I am really struggling to have a good relationship with my daughter. She turns 13 next month. I also have a son who’s 10. He and I are very close. He gets lots of my time and attention, but this is in part due to him having adhd, and difficulty forming any lasting friendships with other kids. He relies on me a LOT. I suspect he is high functioning autistic too.
Anyway, my relationship with my girl has always been difficult. She has never been a touchy feely person, even as a baby she would struggle if I tried to cuddle her. In her single-figure ages she seemed to do things with the intention to annoy or upset me - I fully understand that this was most likely for attention, so I tried doing things just with her but we always seemed to clash and have little in common to bond over.
Now she’s in high school and I feel we have even less in common. She’s doing all the usual pre-teen rolling of eyes and talking back etc. but I had thought this was just at home and could cope with that. However, in last last two weeks I had call from her form teacher and she’s been talking back to teachers when asked not to chew gum in class etc. she’s also making v frequent loo breaks out of classes like maths that she doesn’t like (teacher worried that she might be diabetic, so I made drs appt but she refused to go. BTW I don’t think it’s that as she doesn’t have those symptoms at home).
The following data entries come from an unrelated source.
File: src/rtl/genesis_pad_scanner.sv
`default_nettype none
// ============================================================================
//  Module      : genesis_pad_scanner
//  Description : Polls NUM_PADS Genesis-style controllers that share a single
//                select line. Runs the 8-phase select sequence, detects
//                3-button vs 6-button pads, debounces across frames and
//                publishes active-high button vectors with press pulses.
//  Ports       : clock, reset      - system clock, synchronous active-high reset
//                controller_pins   - raw active-low pad data, 6 bits per pad
//                controller_select - shared select line (idles high)
//                buttons           - debounced buttons, 12 bits per pad
//                                    {Mode,Z,Y,X,Start,C,B,A,Right,Left,Down,Up}
//                pressed           - one-cycle 0->1 pulses of buttons
//                six_button        - debounced 6-button detection per pad
//                frame_done        - one-cycle pulse when a poll is committed
//  Revision    : 1.0 - initial release
// ============================================================================
module genesis_pad_scanner #(
    parameter int NUM_PADS      = 1,
    parameter int PHASE_CYCLES  = 16,
    parameter int IDLE_CYCLES   = 2048,
    parameter int STABLE_FRAMES = 2
) (
    input  logic                    clock,
    input  logic                    reset,
    input  logic [6*NUM_PADS-1:0]   controller_pins,
    output logic                    controller_select,
    output logic [12*NUM_PADS-1:0]  buttons,
    output logic [12*NUM_PADS-1:0]  pressed,
    output logic [NUM_PADS-1:0]     six_button,
    output logic                    frame_done
);

    localparam int c_CNT_MAX = (IDLE_CYCLES > PHASE_CYCLES) ? IDLE_CYCLES : PHASE_CYCLES;
    localparam int c_CNT_W   = $clog2(c_CNT_MAX);
    localparam int c_STB_W   = $clog2(STABLE_FRAMES + 1);

    typedef enum logic [1:0] {
        S_IDLE   = 2'd0,
        S_POLL   = 2'd1,
        S_COMMIT = 2'd2
    } state_t;

    state_t               r_state, w_state_nxt;
    logic [c_CNT_W-1:0]   r_cnt, w_cnt_nxt;
    logic [2:0]           r_phase, w_phase_nxt;
    logic                 w_select;
    logic                 w_phase_end;   // last cycle of a poll phase: sample point
    logic                 w_commit;      // last cycle of phase 7: commit on this edge

    logic [6*NUM_PADS-1:0] r_sync1, r_sync2;
    logic [6*NUM_PADS-1:0] w_pins;       // synchronised, active-high

    // ------------------------------------------------------------------------
    // Input synchroniser; resets to the released (high) pin level
    // ------------------------------------------------------------------------
    always_ff @(posedge clock) begin
        if (reset) begin
            r_sync1 <= '1;
            r_sync2 <= '1;
        end else begin
            r_sync1 <= controller_pins;
            r_sync2 <= r_sync1;
        end
    end

    assign w_pins = ~r_sync2;

    // ------------------------------------------------------------------------
    // Poll sequencer
    // ------------------------------------------------------------------------
    always_ff @(posedge clock) begin
        if (reset) begin
            r_state <= S_IDLE;
            r_cnt   <= '0;
            r_phase <= '0;
        end else begin
            r_state <= w_state_nxt;
            r_cnt   <= w_cnt_nxt;
            r_phase <= w_phase_nxt;
        end
    end

    always_comb begin
        w_state_nxt = r_state;
        w_cnt_nxt   = r_cnt + 1'b1;
        w_phase_nxt = r_phase;
        w_select    = 1'b1;
        w_phase_end = 1'b0;
        w_commit    = 1'b0;
        case (r_state)
            S_IDLE: begin
                if (r_cnt == c_CNT_W'(IDLE_CYCLES - 1)) begin
                    w_state_nxt = S_POLL;
                    w_cnt_nxt   = '0;
                    w_phase_nxt = '0;
                end
            end
            S_POLL: begin
                // Even phases drive select low, odd phases high
                w_select = r_phase[0];
                if (r_cnt == c_CNT_W'(PHASE_CYCLES - 1)) begin
                    w_phase_end = 1'b1;
                    w_cnt_nxt   = '0;
                    if (r_phase == 3'd7) begin
                        w_state_nxt = S_COMMIT;
                        w_commit    = 1'b1;
                    end else begin
                        w_phase_nxt = r_phase + 3'd1;
                    end
                end
            end
            S_COMMIT: begin
                w_state_nxt = S_IDLE;
                w_cnt_nxt   = '0;
            end
            default: begin
                w_state_nxt = S_IDLE;
                w_cnt_nxt   = '0;
            end
        endcase
    end

    assign controller_select = w_select;
    assign frame_done        = (r_state == S_COMMIT);

    // ------------------------------------------------------------------------
    // Per-pad raw capture and cross-frame debounce
    // ------------------------------------------------------------------------
    for (genvar p = 0; p < NUM_PADS; p++) begin : g_pad
        logic [5:0]          w_d;
        logic [11:0]         r_raw_btn;
        logic                r_raw_det;
        logic [12:0]         w_raw;
        logic [12:0]         r_prev;
        logic [c_STB_W-1:0]  r_stb, w_stb_nxt;
        logic                w_same, w_load;
        logic [11:0]         r_btn, r_prs;
        logic                r_six;

        assign w_d   = w_pins[6*p +: 6];
        assign w_raw = {r_raw_det, r_raw_btn};

        always_ff @(posedge clock) begin
            if (reset) begin
                r_raw_btn <= '0;
                r_raw_det <= 1'b0;
            end else if (w_phase_end) begin
                case (r_phase)
                    3'd0: begin
                        r_raw_btn[4] <= w_d[4];                     // A
                        r_raw_btn[7] <= w_d[5];                     // Start
                    end
                    3'd1: begin
                        r_raw_btn[3:0] <= w_d[3:0];                 // Right,Left,Down,Up
                        r_raw_btn[5]   <= w_d[4];                   // B
                        r_raw_btn[6]   <= w_d[5];                   // C
                    end
                    // A 6-button pad pulls D0..D3 low on its third low phase
                    3'd4: r_raw_det <= &w_d[3:0];
                    3'd5: begin
                        // Extended buttons only exist when the pad identified itself
                        r_raw_btn[10] <= r_raw_det & w_d[0];        // Z
                        r_raw_btn[9]  <= r_raw_det & w_d[1];        // Y
                        r_raw_btn[8]  <= r_raw_det & w_d[2];        // X
                        r_raw_btn[11] <= r_raw_det & w_d[3];        // Mode
                    end
                    default: ;
                endcase
            end
        end

        always_comb begin
            w_same    = (w_raw == r_prev);
            w_stb_nxt = c_STB_W'(1);
            if (w_same) begin
                w_stb_nxt = (r_stb == c_STB_W'(STABLE_FRAMES)) ? r_stb : r_stb + 1'b1;
            end
            w_load = (w_stb_nxt == c_STB_W'(STABLE_FRAMES));
        end

        // Updated on the edge into COMMIT so frame_done, pressed and the new
        // button state all become visible together during the COMMIT cycle.
        always_ff @(posedge clock) begin
            if (reset) begin
                r_prev <= '0;
                r_stb  <= '0;
                r_btn  <= '0;
                r_prs  <= '0;
                r_six  <= 1'b0;
            end else begin
                r_prs <= '0;
                if (w_commit) begin
                    r_stb <= w_stb_nxt;
                    if (!w_same) begin
                        r_prev <= w_raw;
                    end
                    if (w_load) begin
                        r_btn <= w_raw[11:0];
                        r_six <= w_raw[12];
                        r_prs <= w_raw[11:0] & ~r_btn;
                    end
                end
            end
        end

        assign buttons[12*p +: 12] = r_btn;
        assign pressed[12*p +: 12] = r_prs;
        assign six_button[p]       = r_six;
    end

endmodule
`default_nettype wire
We had an argument two days ago . She’s into wearing lots of jewellery at the minute and I noticed that she was wearing a gold ring with and opal and sapphires that had belonged to my grandmother. She had got it from my room without asking . I asked for it back and saw then that she had bent it badly to make it stay on her smaller fingers and one of the sapphires has fallen out and is lost now as a consequence of her bending it. It’s wrecked. I was v cross.
my husband is aware of the situation. She plays Fortnite with him and spends time with him more than me (although they don’t have deep conversations about feelings etc.).
he thinks it stems from jealousy of my close relationship with ds, which I get; but when I try to find common ground with her it never works .
She only wants me if she needs money or wants taken to a friends house or something.
How do I reach out to her ? It’s constantly ruining our family atmosphere. I have to separate the children all the time as they mainly bicker with each other and she teases him constantly.
I find it hard to spend time with her alone. She either puts on silly voices or asks me obvious questions or wants me to look at inane TikTok videos that I have no interest in.
Perhpas I am a horrible person, but I’m trying and this situation is killing me.
all I can think of is to sell up, husband live with her and me with son until this phase passes!!! Please help.